さて、同社での製品の芸術性が上がるにつれ、同社の製品は英国王室にも知られるようになりました。
そして、1901年にエドワード7世からRoyal Warrant(英国王室御用達)が売られました。
(「売られる」で間違いないです。単に与えられるものではなく、上納金が必要なようなので。)
そこから、Royal Doultonを名乗ることができるようになりました。

では、最後に、同社のバックスタンプをご紹介します。
デザインで、概ねの製造時期を知ることができます。

1882~1902年
ロイヤルドルトン バックスタンプ1882-1902初期のバックスタンプです。デザイン名が中に盛り込まれています。(この画像の場合、「ROUEN」。)
「England」の記載が1891年以降に加えられます。
また、宝冠のマークが加えられるのは1886年以降です。


1882~1902年
ロイヤルドルトン バックスタンプ1882-1902バースレムで製造された製品のバックスタンプです。基本的にランベスで製造された製品のバックスタンプと同じで、違いは製造場所の「LAMBETH」と「BURSLEM」です。なお、「ENGLAND」の記載は1891年以降に加えられました。


1886~1902年
ロイヤルドルトン バックスタンプ1886-19021882~1902年のものと同様のデザインですが、宝冠が加えられています。「HRH The Price of Wales」御用達の証です。「ENGLAND」の記載は1891年以降に加えられました。


1902~1922年
ロイヤルドルトン バックスタンプ1902-1956-2エドワード7世からのRoyal Warrantの証として使用されたバックスタンプです。小ぶりの製品には、ライオンや王冠の印はなく、丸いマークだけが使われていました。
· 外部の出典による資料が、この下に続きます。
[src/rtl/dec38_walker.sv]
`default_nettype none
// ============================================================================
// Module      : dec38_walker
// Description : Registered 3-to-8 decoder. It can also walk the lit bit up or
//               down to the end of the bank and then pulse done.
// Revision    : 1.0 - initial release
// ============================================================================
module dec38_walker #(
    parameter int DIV   = 4,
    parameter int W_CNT = 16
) (
    input  logic       clk,
    input  logic       rst,
    input  logic       en,
    input  logic       load,
    input  logic [2:0] y,
    input  logic       h,
    input  logic [1:0] mode,
    output logic [7:0] x,
    output logic       busy,
    output logic       done
);

    localparam logic [W_CNT-1:0] c_div_last = W_CNT'(DIV - 1);
    localparam logic [1:0]       c_mode_dir  = 2'b00;
    localparam logic [1:0]       c_mode_up   = 2'b01;
    localparam logic [1:0]       c_mode_down = 2'b10;
    localparam logic [1:0]       c_mode_fill = 2'b11;

    typedef enum logic [1:0] {
        IDLE = 2'd0,
        SHOW = 2'd1,
        WALK = 2'd2
    } state_t;

    state_t           r_state, w_state;
    logic [7:0]       r_x, w_x;
    logic             r_done, w_done;
    logic [W_CNT-1:0] r_cnt, w_cnt;
    logic             r_dir, w_dir;   // 1 = walking down

    always_ff @(posedge clk) begin
        if (rst) begin
            r_state <= IDLE;
            r_x     <= 8'h00;
            r_done  <= 1'b0;
            r_cnt   <= '0;
            r_dir   <= 1'b0;
        end else begin
            r_state <= w_state;
            r_x     <= w_x;
            r_done  <= w_done;
            r_cnt   <= w_cnt;
            r_dir   <= w_dir;
        end
    end

    always_comb begin
        w_state = r_state;
        w_x     = r_x;
        w_done  = 1'b0;
        w_cnt   = r_cnt;
        w_dir   = r_dir;

        if (!en) begin
            w_state = IDLE;
            w_x     = 8'h00;
            w_cnt   = '0;
            w_dir   = 1'b0;
        end else begin
            case (r_state)
                WALK: begin
                    if (r_cnt == c_div_last) begin
                        w_cnt = '0;
                        // Reaching the end bit costs one extra period to detect.
                        if ((r_dir && r_x[0]) || (!r_dir && r_x[7])) begin
                            w_state = SHOW;
                            w_done  = 1'b1;
                        end else if (r_dir) begin
                            w_x = r_x >> 1;
                        end else begin
                            w_x = r_x << 1;
                        end
                    end else begin
                        w_cnt = r_cnt + W_CNT'(1);
                    end
                end
                default: begin
                    if (load) begin
                        if (!h) begin
                            w_state = IDLE;
                            w_x     = 8'h00;
                        end else begin
                            case (mode)
                                c_mode_dir: begin
                                    w_state = SHOW;
                                    w_x     = 8'h01 << y;
                                end
                                c_mode_fill: begin
                                    w_state = SHOW;
                                    w_x     = (8'h02 << y) - 8'h01;
                                end
                                c_mode_up, c_mode_down: begin
                                    w_state = WALK;
                                    w_x     = 8'h01 << y;
                                    w_cnt   = '0;
                                    w_dir   = (mode == c_mode_down);
                                end
                                default: ;
                            endcase
                        end
                    end
                end
            endcase
        end
    end

    assign x    = r_x;
    assign busy = (r_state == WALK);
    assign done = r_done;

endmodule
`default_nettype wire
===== config.mk =====
export PLATFORM = sky130hd
export DESIGN_NAME = rom_fetch_arbiter_flat
export DESIGN_NICKNAME = d
export VERILOG_FILES = /design/src/rtl/rom_fetch_arbiter_if.sv /design/src/rtl/rom_fetch_arbiter.sv /design/src/flat_wrapper.sv
export SDC_FILE = /design/constraint.sdc
export NUM_CORES = 1
export LEC_CHECK = 0
export BUFFER_PORTS_ARGS = -buffer_cell sky130_fd_sc_hd__buf_2
export CORE_UTILIZATION = 58
export CTS_CLUSTER_SIZE = 28
export DETAILED_ROUTE_END_ITERATION = 6
export PLACE_DENSITY = 0.92
export SLEW_MARGIN = 40
export SYNTH_ARGS = -nofsm -noshare
export SYNTH_HDL_FRONTEND = slang
export SYNTH_SLANG_ARGS = --single-unit

===== constraint.sdc =====
create_clock -name clk_sys -period 6.7 [get_ports clk_sys]
set_clock_uncertainty 0.2 [all_clocks]
set_input_delay 0.67 -clock clk_sys [delete_from_list [all_inputs] [get_ports clk_sys]]
set_output_delay 0.67 -clock clk_sys [all_outputs]
set_load 0.05 [all_outputs]
**config.mk**
```make
export PLATFORM = sky130hd
export DESIGN_NAME = rf_wb_arbiter
export DESIGN_NICKNAME = d
export VERILOG_FILES = /design/src/rtl/rf_wb_arbiter.sv
export SDC_FILE = /design/constraint.sdc
export NUM_CORES = 1
export LEC_CHECK = 0
export ABC_AREA = 1
export CAP_MARGIN = 0
export CORE_MARGIN = 4
export CORE_UTILIZATION = 48
export DETAILED_ROUTE_END_ITERATION = 12
export GPL_TIMING_DRIVEN = 0
export HOLD_SLACK_MARGIN = 0.08
export PLACE_DENSITY = 0.86
export SLEW_MARGIN = 15
export SYNTH_ARGS = -nofsm -noshare
export SYNTH_HDL_FRONTEND = slang
export SYNTH_SLANG_ARGS = --single-unit
```
**constraint.sdc**
```tcl
create_clock -name clk -period 3 [get_ports clk]
set_input_delay 0.75 -clock clk [delete_from_list [all_inputs] [get_ports clk]]
set_output_delay 0.75 -clock clk [all_outputs]
set_load 0.01 [all_outputs]
```
==> config.mk <==
export PLATFORM = sky130hd
export DESIGN_NAME = ram_arbiter
export DESIGN_NICKNAME = d
export VERILOG_FILES = /design/src/rtl/ram_arbiter.sv
export SDC_FILE = /design/constraint.sdc
export NUM_CORES = 1
export LEC_CHECK = 0
export ABC_AREA = 1
export ABC_CLOCK_PERIOD_IN_PS = 10500
export CAP_MARGIN = 20
export CELL_PAD_IN_SITES_DETAIL_PLACEMENT = 1
export CELL_PAD_IN_SITES_GLOBAL_PLACEMENT = 1
export CORE_MARGIN = 3
export CORE_UTILIZATION = 35
export CTS_BUF_LIST = sky130_fd_sc_hd__clkbuf_2
export CTS_CLUSTER_DIAMETER = 40
export DETAILED_ROUTE_END_ITERATION = 8
export HOLD_SLACK_MARGIN = 0.05
export PLACE_DENSITY = 0.91
export SYNTH_ARGS = -nofsm -noshare
export SYNTH_HDL_FRONTEND = slang
export SYNTH_SLANG_ARGS = --single-unit
export TNS_END_PERCENT = 10
==> constraint.sdc <==
create_clock -name clk -period 10.5 [get_ports clk]
set_clock_uncertainty 0.05 [all_clocks]
set_input_delay 1.05 -clock clk [delete_from_list [all_inputs] [get_ports clk]]
set_output_delay 1.05 -clock clk [all_outputs]
set_load 0.02 [all_outputs]
==> src/rtl/ram_arbiter.sv <==
// Two-master front end for a single-port word RAM: arbitrates fetch vs load/store,
// sequences each access IDLE->READ/WRITE->RESP and turns sub-word stores into read-modify-write.
module ram_arbiter #(
    parameter int ADDR_WIDTH  = 32,
    parameter bit ROUND_ROBIN = 1'b1
) (
    input  logic                  clk,
    input  logic                  rst,
    input  logic                  if_req,
    input  logic [ADDR_WIDTH-1:0] if_addr,
    output logic                  if_ready,
    output logic [31:0]           if_rdata,
    input  logic                  d_req,
    input  logic                  d_we,
    input  logic [1:0]            d_size,
    input  logic [ADDR_WIDTH-1:0] d_addr,
    input  logic [31:0]           d_wdata,
    output logic                  d_ready,
    output logic [31:0]           d_rdata,
    output logic [ADDR_WIDTH-1:0] ram_addr,
    output logic                  ram_read,
    output logic                  ram_write,
    output logic [31:0]           ram_wdata,
    input  logic [31:0]           ram_rdata
);

    typedef enum logic [1:0] {IDLE, READ, WRITE, RESP} state_t;

    state_t                state_q;
    logic                  last_data_q;   // 1 = data port won the last grant
    logic                  port_data_q;
    logic                  we_q;
    logic                  half_q;
    logic [15:0]           wdata_q;
    logic                  if_ready_q, d_ready_q, ram_read_q, ram_write_q;
    logic [31:0]           if_rdata_q, d_rdata_q, ram_wdata_q;
    logic [ADDR_WIDTH-1:0] ram_addr_q;

    logic                  gnt_data_d;
    logic                  sel_we_d;
    logic [1:0]            sel_size_d;
    logic [ADDR_WIDTH-1:0] sel_addr_d;
    logic [31:0]           sel_wdata_d;
    logic [31:0]           merge_d;

    always_comb begin
        if (if_req && d_req) gnt_data_d = ROUND_ROBIN ? !last_data_q : 1'b1;
        else                 gnt_data_d = d_req;
        // A fetch is a word load, so its operands collapse to we=0, size=word.
        sel_we_d    = gnt_data_d & d_we;
        sel_size_d  = gnt_data_d ? d_size  : 2'b10;
        sel_addr_d  = gnt_data_d ? d_addr  : if_addr;
        sel_wdata_d = gnt_data_d ? d_wdata : 32'h0;
        merge_d     = half_q ? {ram_rdata[31:16], wdata_q}
                             : {ram_rdata[31:8],  wdata_q[7:0]};
    end

    always_ff @(posedge clk or posedge rst) begin
        if (rst) begin
            state_q     <= IDLE;
            last_data_q <= 1'b1;
            port_data_q <= 1'b0;
            we_q        <= 1'b0;
            half_q      <= 1'b0;
            wdata_q     <= '0;
            if_ready_q  <= 1'b0;
            d_ready_q   <= 1'b0;
            ram_read_q  <= 1'b0;
            ram_write_q <= 1'b0;
            if_rdata_q  <= '0;
            d_rdata_q   <= '0;
            ram_wdata_q <= '0;
            ram_addr_q  <= '0;
        end else begin
            if_ready_q <= 1'b0;
            d_ready_q  <= 1'b0;
            case (state_q)
                IDLE: begin
                    if (if_req || d_req) begin
                        port_data_q <= gnt_data_d;
                        last_data_q <= gnt_data_d;
                        we_q        <= sel_we_d;
                        half_q      <= (sel_size_d == 2'b01);
                        wdata_q     <= sel_wdata_d[15:0];
                        ram_addr_q  <= sel_addr_d;
                        if (sel_we_d && sel_size_d[1]) begin
                            ram_write_q <= 1'b1;
                            ram_wdata_q <= sel_wdata_d;
                            state_q     <= WRITE;
                        end else begin
                            ram_read_q <= 1'b1;
                            state_q    <= READ;
                        end
                    end
                end
                READ: begin
                    ram_read_q <= 1'b0;
                    // Only sub-word stores reach READ with we set.
                    if (we_q) begin
                        ram_write_q <= 1'b1;
                        ram_wdata_q <= merge_d;
                        state_q     <= WRITE;
                    end else begin
                        ram_addr_q <= '0;
                        if (port_data_q) begin
                            d_ready_q <= 1'b1;
                            d_rdata_q <= ram_rdata;
                        end else begin
                            if_ready_q <= 1'b1;
                            if_rdata_q <= ram_rdata;
                        end
                        state_q <= RESP;
                    end
                end
                WRITE: begin
                    ram_write_q <= 1'b0;
                    ram_addr_q  <= '0;
                    ram_wdata_q <= '0;
                    d_ready_q   <= 1'b1;
                    d_rdata_q   <= '0;
                    state_q     <= RESP;
                end
                default: state_q <= IDLE;
            endcase
        end
    end

    assign if_ready  = if_ready_q;
    assign if_rdata  = if_rdata_q;
    assign d_ready   = d_ready_q;
    assign d_rdata   = d_rdata_q;
    assign ram_addr  = ram_addr_q;
    assign ram_read  = ram_read_q;
    assign ram_write = ram_write_q;
    assign ram_wdata = ram_wdata_q;

endmodule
ロイヤルドルトン バックスタンプ1902-1956-1バリエーションとして、王冠なしのパターンもありました。


1923~1927年
ロイヤルドルトン バックスタンプ1923-27このパターンのほか、王冠付きのものもあります。


1932年~ (1928~1931年)
ロイヤルドルトン バックスタンプ1922-19561932年以降に使われたバックプリントですが、1928~1931年にも一部の製品に使われていました。また、現在も一部製品に使われています。


1973年~
ロイヤルドルトン バックスタンプ1928-1959今も使われているバックプリントです。

そのほか、1928~1973年にかけて、マークの下に「BONE CHINA」、「FINE BONE CHINA」あるいは「ENGLISH TRANSLUCENT CHINA」と記載されている場合があります。